As an additional criterion Toth (2016) discern integrated versus separated models:
Ø Integrated model
Ø Insurers provide most of the care needed by their policy holders directly through their own facilities and healthcare personnel.
Ø Insurer and providers coincide, constituting a single organization.
Ø Sperated model
Ø Insurers and providers are functionally separated;
Ø Insurers reimburse the expenditures of health care.
Three waves of health care reforms
- Universal coverage and equal access;
- Controls, rationing and expenditures caps;
- Incentives and competition.
Features & Problems after the first wave
- Common features:
– mandatory comprehensive coverage;
– limited co-payments;
– free choice of health care providers;
– open-ended financing system. - Common problem:
– uncontrollable health care cost inflation;
– (due to) the absence of constraints on demand and supply.
Second wave: cost containment
- Introduction of constraints on demand:
- co-payments, coinsurance and deductibles;
- moderately used in most G7-countries.
- Introduction of constraints on supply:
- control of capacity and entry;
- rate regulation;
- overall expenditure caps for health professionals;
- global budgeting of hospitals;
- extensively used in all G7-countries.
Problems after the second wave
- Increasing conflicts between rationing policies and the “right” to health care;
- Supply and price regulation result in inefficient allocation of resources (government failure);
- Supply and price regulation cannot contain long-run cost growth;
- A lack of incentives for efficiency!
Third wave: incentives and competition
- At the patient level (at the time that services are used);
- Competition at the level of insurance purchase (rather than at the time of services used);
- Incentives within the provider community.

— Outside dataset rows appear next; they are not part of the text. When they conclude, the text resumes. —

### src/hw/uart_cfg.svh
`ifndef UART_CFG_SVH
`define UART_CFG_SVH

// bus address width
`define UART_ADDR_W     12

// register offsets
`define DATA_REG_ADDR   12'h000
`define UART_CSR_ADDR   12'h004
`define UART_CTRL_ADDR  12'h008

// bit divisor width and reset value, one bit is divisor+1 cycles
`define UART_DIV_W      12
`define UART_DIV_DFT    12'd15

// reset values, only the csr divisor field is nonzero
`define UART_CSR_DFT    {12'h000, `UART_DIV_DFT, 8'h00}
`define UART_CTRL_DFT   32'h0000_0000

`endif

### src/hw/uart_bus_pkg.sv
`include "uart_cfg.svh"

package uart_bus_pkg;

	// command channel payload
	typedef struct packed {
		logic [`UART_ADDR_W-1:0] addr;
		logic                    read;
		logic [31:0]             wdata;
	} bus_cmd_t;

	// response channel payload, zero for writes
	typedef struct packed {
		logic [31:0] rdata;
	} bus_rsp_t;

endpackage

### src/hw/uart_reg_pkg.sv
`include "uart_cfg.svh"

package uart_reg_pkg;

	// control register
	typedef struct packed {
		logic [26:0] rsvd;
		logic        irq_en;
		logic        parity_odd;
		logic        parity_en;
		logic        rx_en;
		logic        tx_en;
	} uart_ctrl_t;

	// csr as seen by a write
	typedef struct packed {
		logic [11:0]            user;
		logic [`UART_DIV_W-1:0] divisor;
		logic [7:0]             ignored;
	} csr_wr_t;

	// csr as seen by a read
	typedef struct packed {
		logic                   parity_error;
		logic [10:0]            rsvd_hi;
		logic [`UART_DIV_W-1:0] divisor;
		logic [2:0]             rsvd_mid;
		logic                   rx_ok;
		logic [2:0]             rsvd_lo;
		logic                   tx_ok;
	} csr_rd_t;

	// one csr word, config on write and status on read
	typedef union packed {
		csr_wr_t wr;
		csr_rd_t rd;
	} uart_csr_u;

	// frame setup shared by transmitter and receiver
	typedef struct packed {
		logic [`UART_DIV_W-1:0] divisor;
		logic                   parity_en;
		logic                   parity_odd;
	} line_cfg_t;

	typedef struct packed {
		logic [7:0] data;
		logic       valid;
		logic       parity_error;
	} rx_stat_t;

endpackage

### src/hw/uart_ctrl.sv
`timescale 1ns/100ps
`include "uart_cfg.svh"

module uart_ctrl
	import uart_bus_pkg::*, uart_reg_pkg::*;
(
	input  logic       clk,
	input  logic       rst_n,
	input  logic       i_cmd_valid,
	input  bus_cmd_t   i_cmd,
	output logic       o_cmd_ready,
	output logic       o_rsp_valid,
	output bus_rsp_t   o_rsp,
	input  logic       i_rsp_ready,
	output line_cfg_t  o_line_cfg,
	output logic       o_tx_start,
	output logic [7:0] o_tx_data,
	input  logic       i_tx_busy,
	input  rx_stat_t   i_rx_stat,
	output logic       o_rx_clear,
	output logic       o_irq
);

	uart_ctrl_t  ctrl_q;
	uart_csr_u   csr_q;
	uart_csr_u   csr_wr_word;
	uart_csr_u   csr_rd_word;
	logic        ready_en;
	logic        cmd_fire;
	logic        wr_fire;
	logic        rd_fire;
	logic        tx_wr;
	logic        rx_ok;
	logic        tx_ok;
	logic [31:0] rd_data;

	// one transfer in flight, ready again as the response leaves
	assign o_cmd_ready = ready_en & (~o_rsp_valid | i_rsp_ready);
	assign cmd_fire = i_cmd_valid & o_cmd_ready;
	assign wr_fire = cmd_fire & ~i_cmd.read;
	assign rd_fire = cmd_fire & i_cmd.read;
	assign tx_wr = wr_fire & (i_cmd.addr == `DATA_REG_ADDR) & ctrl_q.tx_en;

	assign rx_ok = i_rx_stat.valid & ctrl_q.rx_en;
	// a start still on its way to the transmitter counts as busy
	assign tx_ok = ~(i_tx_busy | o_tx_start);

	assign csr_wr_word = i_cmd.wdata;

	always_comb begin
		csr_rd_word.rd = '0;
		csr_rd_word.rd.parity_error = i_rx_stat.parity_error;
		csr_rd_word.rd.divisor = csr_q.wr.divisor;
		csr_rd_word.rd.rx_ok = rx_ok;
		csr_rd_word.rd.tx_ok = tx_ok;
	end

	// unmapped offsets read as zero
	always_comb begin
		case (i_cmd.addr)
			`DATA_REG_ADDR:  rd_data = {24'h0, i_rx_stat.data};
			`UART_CSR_ADDR:  rd_data = csr_rd_word;
			`UART_CTRL_ADDR: rd_data = ctrl_q;
			default:         rd_data = '0;
		endcase
	end

	always_ff @(posedge clk or negedge rst_n) begin
		if (!rst_n) begin
			ready_en <= 1'b0;
			o_rsp_valid <= 1'b0;
		end else begin
			ready_en <= 1'b1;
			if (cmd_fire) begin
				o_rsp_valid <= 1'b1;
			end else if (i_rsp_ready) begin
				o_rsp_valid <= 1'b0;
			end
		end
	end

	always_ff @(posedge clk) begin
		if (cmd_fire) begin
			o_rsp.rdata <= i_cmd.read ? rd_data : 32'h0;
		end
	end

	always_ff @(posedge clk or negedge rst_n) begin
		if (!rst_n) begin
			ctrl_q <= `UART_CTRL_DFT;
			csr_q <= `UART_CSR_DFT;
			o_tx_start <= 1'b0;
		end else begin
			o_tx_start <= tx_wr;
			if (wr_fire) begin
				case (i_cmd.addr)
					`UART_CSR_ADDR:  csr_q.wr.divisor <= csr_wr_word.wr.divisor;
					`UART_CTRL_ADDR: ctrl_q <= i_cmd.wdata;
					default: ;
				endcase
			end
		end
	end

	always_ff @(posedge clk) begin
		if (tx_wr) begin
			o_tx_data <= i_cmd.wdata[7:0];
		end
	end

	assign o_line_cfg = '{
		divisor:    csr_q.wr.divisor,
		parity_en:  ctrl_q.parity_en,
		parity_odd: ctrl_q.parity_odd
	};

	// data read consumes the byte, a disabled receiver keeps its flags clear
	assign o_rx_clear = (rd_fire & (i_cmd.addr == `DATA_REG_ADDR)) | ~ctrl_q.rx_en;
	assign o_irq = ctrl_q.irq_en & rx_ok;

endmodule

### src/hw/uart_tx.sv
`timescale 1ns/100ps
`include "uart_cfg.svh"

module uart_tx
	import uart_reg_pkg::*;
(
	input  logic       clk,
	input  logic       rst_n,
	input  line_cfg_t  i_line_cfg,
	input  logic       i_start,
	input  logic [7:0] i_data,
	output logic       o_busy,
	output logic       o_txd
);

	typedef enum logic [2:0] {
		TX_IDLE,
		TX_START,
		TX_DATA,
		TX_PARITY,
		TX_STOP
	} tx_state_e;

	tx_state_e              state;
	logic [`UART_DIV_W-1:0] bit_cnt;
	logic [2:0]             bit_idx;
	logic [7:0]             shift_q;
	logic                   par_q;
	logic                   bit_end;

	assign bit_end = (bit_cnt == i_line_cfg.divisor);
	assign o_busy = (state != TX_IDLE);

	always_ff @(posedge clk or negedge rst_n) begin
		if (!rst_n) begin
			state <= TX_IDLE;
			bit_cnt <= '0;
			bit_idx <= '0;
			o_txd <= 1'b1;
		end else if (state == TX_IDLE) begin
			bit_cnt <= '0;
			// starts while busy never get here
			if (i_start) begin
				state <= TX_START;
				o_txd <= 1'b0;
			end
		end else if (!bit_end) begin
			bit_cnt <= bit_cnt + 1'b1;
		end else begin
			bit_cnt <= '0;
			case (state)
				TX_START: begin
					state <= TX_DATA;
					bit_idx <= '0;
					o_txd <= shift_q[0];
				end
				TX_DATA: begin
					if (bit_idx == 3'd7) begin
						state <= i_line_cfg.parity_en ? TX_PARITY : TX_STOP;
						o_txd <= i_line_cfg.parity_en ? par_q : 1'b1;
					end else begin
						bit_idx <= bit_idx + 1'b1;
						o_txd <= shift_q[0];
					end
				end
				TX_PARITY: begin
					state <= TX_STOP;
					o_txd <= 1'b1;
				end
				default: begin
					state <= TX_IDLE;
				end
			endcase
		end
	end

	// byte and parity captured at frame start, lsb shifted out first
	always_ff @(posedge clk) begin
		if (state == TX_IDLE && i_start) begin
			shift_q <= i_data;
			par_q <= ^i_data ^ i_line_cfg.parity_odd;
		end else if (bit_end && (state == TX_START || state == TX_DATA)) begin
			shift_q <= shift_q >> 1;
		end
	end

endmodule

### src/hw/uart_rx.sv
`timescale 1ns/100ps
`include "uart_cfg.svh"

module uart_rx
	import uart_reg_pkg::*;
(
	input  logic      clk,
	input  logic      rst_n,
	input  line_cfg_t i_line_cfg,
	input  logic      i_rxd,
	input  logic      i_clear,
	output rx_stat_t  o_stat
);

	typedef enum logic [2:0] {
		RX_IDLE,
		RX_START,
		RX_DATA,
		RX_PARITY,
		RX_STOP
	} rx_state_e;

	rx_state_e              state;
	logic                   rxd_s1;
	logic                   rxd_s2;
	logic                   rxd_d;
	logic [`UART_DIV_W-1:0] bit_cnt;
	logic [2:0]             bit_idx;
	logic [7:0]             shift_q;
	logic                   par_bit;
	logic [7:0]             data_q;
	logic                   valid_q;
	logic                   perr_q;
	logic                   start_edge;
	logic                   half_pt;
	logic                   full_pt;
	logic                   stop_smp;

	// two-flop synchronizer plus one stage for edge detect
	always_ff @(posedge clk or negedge rst_n) begin
		if (!rst_n) begin
			rxd_s1 <= 1'b1;
			rxd_s2 <= 1'b1;
			rxd_d <= 1'b1;
		end else begin
			rxd_s1 <= i_rxd;
			rxd_s2 <= rxd_s1;
			rxd_d <= rxd_s2;
		end
	end

	assign start_edge = rxd_d & ~rxd_s2;
	assign half_pt = (bit_cnt == (i_line_cfg.divisor >> 1));
	assign full_pt = (bit_cnt == i_line_cfg.divisor);
	assign stop_smp = (state == RX_STOP) & full_pt;

	always_ff @(posedge clk or negedge rst_n) begin
		if (!rst_n) begin
			state <= RX_IDLE;
			bit_cnt <= '0;
			bit_idx <= '0;
		end else if (state == RX_IDLE) begin
			bit_cnt <= '0;
			if (start_edge) begin
				state <= RX_START;
			end
		end else if (state == RX_START) begin
			// middle of start bit, high here means a glitch
			if (half_pt) begin
				bit_cnt <= '0;
				bit_idx <= '0;
				state <= rxd_s2 ? RX_IDLE : RX_DATA;
			end else begin
				bit_cnt <= bit_cnt + 1'b1;
			end
		end else if (!full_pt) begin
			bit_cnt <= bit_cnt + 1'b1;
		end else begin
			bit_cnt <= '0;
			case (state)
				RX_DATA: begin
					bit_idx <= bit_idx + 1'b1;
					if (bit_idx == 3'd7) begin
						state <= i_line_cfg.parity_en ? RX_PARITY : RX_STOP;
					end
				end
				RX_PARITY: state <= RX_STOP;
				default:   state <= RX_IDLE;
			endcase
		end
	end

	// lsb arrives first
	always_ff @(posedge clk) begin
		if (state == RX_DATA && full_pt) begin
			shift_q <= {rxd_s2, shift_q[7:1]};
		end
		if (state == RX_PARITY && full_pt) begin
			par_bit <= rxd_s2;
		end
		if (stop_smp) begin
			data_q <= shift_q;
		end
	end

	// new frame wins over a clear in the same cycle
	always_ff @(posedge clk or negedge rst_n) begin
		if (!rst_n) begin
			valid_q <= 1'b0;
			perr_q <= 1'b0;
		end else if (stop_smp) begin
			valid_q <= 1'b1;
			perr_q <= i_line_cfg.parity_en &
				(^shift_q ^ par_bit ^ i_line_cfg.parity_odd);
		end else if (i_clear) begin
			valid_q <= 1'b0;
			perr_q <= 1'b0;
		end
	end

	assign o_stat = '{data: data_q, valid: valid_q, parity_error: perr_q};

endmodule

### src/hw/uart_top.sv
`timescale 1ns/100ps

module uart_top
	import uart_bus_pkg::*, uart_reg_pkg::*;
(
	input  logic     clk,
	input  logic     rst_n,
	input  logic     i_cmd_valid,
	input  bus_cmd_t i_cmd,
	output logic     o_cmd_ready,
	output logic     o_rsp_valid,
	output bus_rsp_t o_rsp,
	input  logic     i_rsp_ready,
	output logic     o_txd,
	input  logic     i_rxd,
	output logic     o_irq
);

	line_cfg_t  line_cfg;
	logic       tx_start;
	logic [7:0] tx_data;
	logic       tx_busy;
	rx_stat_t   rx_stat;
	logic       rx_clear;

	uart_ctrl u_ctrl (
		.clk         (clk),
		.rst_n       (rst_n),
		.i_cmd_valid (i_cmd_valid),
		.i_cmd       (i_cmd),
		.o_cmd_ready (o_cmd_ready),
		.o_rsp_valid (o_rsp_valid),
		.o_rsp       (o_rsp),
		.i_rsp_ready (i_rsp_ready),
		.o_line_cfg  (line_cfg),
		.o_tx_start  (tx_start),
		.o_tx_data   (tx_data),
		.i_tx_busy   (tx_busy),
		.i_rx_stat   (rx_stat),
		.o_rx_clear  (rx_clear),
		.o_irq       (o_irq)
	);

	uart_tx u_tx (
		.clk        (clk),
		.rst_n      (rst_n),
		.i_line_cfg (line_cfg),
		.i_start    (tx_start),
		.i_data     (tx_data),
		.o_busy     (tx_busy),
		.o_txd      (o_txd)
	);

	uart_rx u_rx (
		.clk        (clk),
		.rst_n      (rst_n),
		.i_line_cfg (line_cfg),
		.i_rxd      (i_rxd),
		.i_clear    (rx_clear),
		.o_stat     (rx_stat)
	);

endmodule

### config.mk
export PLATFORM = sky130hd
export DESIGN_NAME = uart_top
export DESIGN_NICKNAME = d
export VERILOG_FILES = /design/src/hw/uart_bus_pkg.sv /design/src/hw/uart_reg_pkg.sv /design/src/hw/uart_ctrl.sv /design/src/hw/uart_tx.sv /design/src/hw/uart_rx.sv /design/src/hw/uart_top.sv
export VERILOG_INCLUDE_DIRS = /design/src /design/src/hw
export SDC_FILE = /design/constraint.sdc
export NUM_CORES = 1
export LEC_CHECK = 0
export BUFFER_PORTS_ARGS = -buffer_cell sky130_fd_sc_hd__buf_2
export CORE_MARGIN = 1
export CORE_UTILIZATION = 55
export CTS_CLUSTER_DIAMETER = 200
export DETAILED_ROUTE_END_ITERATION = 10
export PLACE_DENSITY = 0.79
export SLEW_MARGIN = 20
export SYNTH_ARGS = -nofsm -noshare
export SYNTH_HDL_FRONTEND = slang
export SYNTH_SLANG_ARGS = --single-unit
### constraint.sdc
create_clock -name clk -period 2.5 [get_ports clk]
set_input_delay 0.25 -clock clk [delete_from_list [all_inputs] [get_ports clk]]
set_output_delay 0.25 -clock clk [all_outputs]
set_load 0.1 [all_outputs]
# Word-level counts from Yosys, hierarchy flattened
# Index checks and enable logic that the tools add are counted.
# Widths: inputs -> output; s select.
[word_totals] in_bits=50 elab_cells=146 output_inout_bits=36 register_bits=155
[classes] mux=40 reduce_logical=27 n_bitwise=25 eq_ne=21 n_addsub=4
[ops] op="$pmux 32 s3" count=1
[ops] op="$mux 12" count=6
[ops] op="$mux 3" count=16
[ops] op="$add 12x1->12 const B" count=2
[ops] op="$eq 12x12->1" count=2
[ops] op="$mux 8" count=2
[ops] op="$reduce_xor 8->1" count=2
[ops] op="$reduce_bool 2->1" count=7
[ops] op="$and 1x1->1" count=12
[ops] op="$eq 12x11->1" count=1
[ops] op="$eq 12x3->1 const B" count=1
[ops] op="$eq 12x4->1 const B" count=1
[ops] op="$eq 3x2->1 const B" count=4
[ops] op="$logic_not 12->1" count=1
[ops] op="$pmux 3 s2" count=2
[ops] op="$reduce_and 4->1" count=3
[ops] op="$mux 1" count=10
[ops] op="$eq 3x3->1 const B" count=3
[ops] op="$pmux 3 s3" count=1
[ops] op="$not 1->1" count=7
[ops] op="$add 3x1->3 const B" count=2
[ops] op="$eq 3x1->1 const B" count=2
[ops] op="$logic_not 3->1" count=2
[ops] op="$ne 3x1->1 const B" count=2
[ops] op="other kinds (13)" count=25

# Depth between registers and ports, before layout
[depth] word_depth=9 mapped_depth=7 mapped_depth_nobuf=6

# Hierarchy
# Synthesis repeated with hierarchy kept, for this count alone.
[unflattened] hier_cells=558 area_unflattened_um2=7099.3
[modules_own_cells] mod="uart_ctrl" n_inst=1 seq_area_each_um2=2382.3 area_each_um2=3477.1 cells_each=228
[modules_own_cells] mod="uart_rx" n_inst=1 seq_area_each_um2=1089.8 area_each_um2=2068.2 cells_each=176
[modules_own_cells] mod="uart_tx" n_inst=1 seq_area_each_um2=747.0 area_each_um2=1554.0 cells_each=154

# Worst setup path after synthesis
# OpenSTA, ideal clock, no wires.
[synth_path] path_kind="register to register" start="register u_ctrl.o_rsp_valid" end="register u_rx.perr_q" setup_slack_ps=244 arrival_ps=2131 required_ps=2375 synth_period_minus_slack_ps=2256 setup_ps=125 stages_incl_launch_ff=7 n_path_buf=0 cell_sequence="dfrtp_1 nand2b_1 nand3_1 inv_1 nand3_1 nand3_1 mux2i_1"
[synth_between] elab_chain_len=8
[synth_lines] item="from (decl)" line_no="uart_ctrl.sv:12" source="output logic o_rsp_valid,"
[synth_lines] item="from (signal assigned)" line_no="uart_ctrl.sv:71" source="o_rsp_valid <= 1'b0;"
[synth_lines] item="from (signal assigned)" line_no="uart_ctrl.sv:75" source="o_rsp_valid <= 1'b1;"
[synth_lines] item="from (signal assigned)" line_no="uart_ctrl.sv:77" source="o_rsp_valid <= 1'b0;"
[synth_lines] item="$not 1->1" line_no="uart_ctrl.sv:38" source="assign o_cmd_ready = ready_en & (~o_rsp_valid | i_rsp_ready);"
[synth_lines] item="$or 1x1->1" line_no="uart_ctrl.sv:38"
[synth_lines] item="$and 1x1->1" line_no="uart_ctrl.sv:38"
[synth_lines] item="$and 1x1->1" line_no="uart_ctrl.sv:39" source="assign cmd_fire = i_cmd_valid & o_cmd_ready;"
[synth_lines] item="via u_ctrl.cmd_fire" line_no="uart_ctrl.sv:29" source="logic cmd_fire;"
[synth_lines] item="$and 1x1->1" line_no="uart_ctrl.sv:41" source="assign rd_fire = cmd_fire & i_cmd.read;"
[synth_lines] item="$and 1x1->1" line_no="uart_ctrl.sv:118" source="assign o_rx_clear = (rd_fire & (i_cmd.addr == `DATA_REG_ADDR)) | ~ctrl_q.rx_en;"
[synth_lines] item="$or 1x1->1" line_no="uart_ctrl.sv:118"
[synth_lines] item="$reduce_bool 2->1 (no line)"
[synth_lines] item="to (signal assigned)" line_no="uart_rx.sv:113" source="perr_q <= i_line_cfg.parity_en &"
[synth_lines] item="to (decl)" line_no="uart_rx.sv:33" source="logic perr_q;"
# The timed path passes the listed nets, and every way through them passes these cells.
# A chain may end at the register's enable or synchronous reset.

# Worst setup path in the final report
[layout_path] start="register u_ctrl.csr_q, in the netlist u_ctrl.o_line_cfg[4]" end="register u_rx.data_q[6], enable pin"
[layout_between] elab_chain_len=2
[layout_lines] item="from (decl)" line_no="uart_ctrl.sv:25" source="uart_csr_u csr_q;"
[layout_lines] item="from (signal assigned)" line_no="uart_ctrl.sv:91" source="csr_q <= `UART_CSR_DFT;"
[layout_lines] item="$eq 12x12->1" line_no="uart_rx.sv:54" source="assign full_pt = (bit_cnt == i_line_cfg.divisor);"
[layout_lines] item="$and 1x1->1" line_no="uart_rx.sv:55" source="assign stop_smp = (state == RX_STOP) & full_pt;"
[layout_lines] item="via u_rx.stop_smp" line_no="uart_rx.sv:37" source="logic stop_smp;"
[layout_lines] item="to (signal assigned)" line_no="uart_rx.sv:102" source="data_q <= shift_q;"
[layout_lines] item="to (decl)" line_no="uart_rx.sv:31" source="logic [7:0] data_q;"
# The timed path passes the listed nets, and every way through them passes these cells.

From model 2b towards model 1b
Possible transition paths:
1. Monopolistic insurer & several branches, that over time become independent;
2. Give choice to groups of insured;
3. Give consumers the option to conclude a contract with a neighbouring ‘purchaser’;
4. Coalitions of GP-fundholders;
5. Give consumers the option to opt-out.
Dutch health care system
- Much private initiative and private enterprise: physicians, hospitals, insurers;
- Still much (detailed) government regulation;
- GP-gatekeeper;
- Health insurance before 2006 a mixture of:
Ø mandatory public insurance (67%),
Ø voluntary private insurance (33%). - From 2006: mandatory private insurance (100%).
Reforms since the early 1990s
The core of the reforms is that:
Ø Risk-bearing insurers will be the prudent buyer of care on behalf on their members;
Ø Government will deregulate existing price- and capacity-controls;
Ø Government will “set the rules of the game” to achieve public goals: access, affordability, good quality.
Health Insurance Act (since 01jan06)
- Mandate for everyone in the Netherlandsto buy individual private health insurance from a private insurer;
- Standard benefits package;
- Broad coverage: e.g. physician services, hospital care, drugs, medical devices, rehabilitation, prevention, mental care, dental care (children);
- Mandatory deductible: €385 (in 2018) per person (18+) per year.
- Individual insurer is assumed to be(come) the prudent buyer of care;
- Much flexibility in defining the consumer’s concrete insurance entitlements;
- Selective contracting insurers - providers;
- Open enrolment & ‘community rating per insurer’ for each type of health insurance contract;
- Income-related care allowances per household;
- Risk equalization.
Consumer choice
- Annual consumer choice of insurer and choice of insurance contract:
– in kind, or reimbursement, or a combination;
– preferred provider arrangement;
– voluntary additional deductible: at most + €500 per person (18+) per year. - Voluntary supplementary insurance.
Regulated Competition
- Competition among health insurers:
consumers have a periodic choice among health insurers or ‘health plans’ (‘organizations in which insurer and providers are integrated’); - Competition among providers of care:
insurers may selectively contract with providers; - Not a free market; regulation to achieve society’s public goals.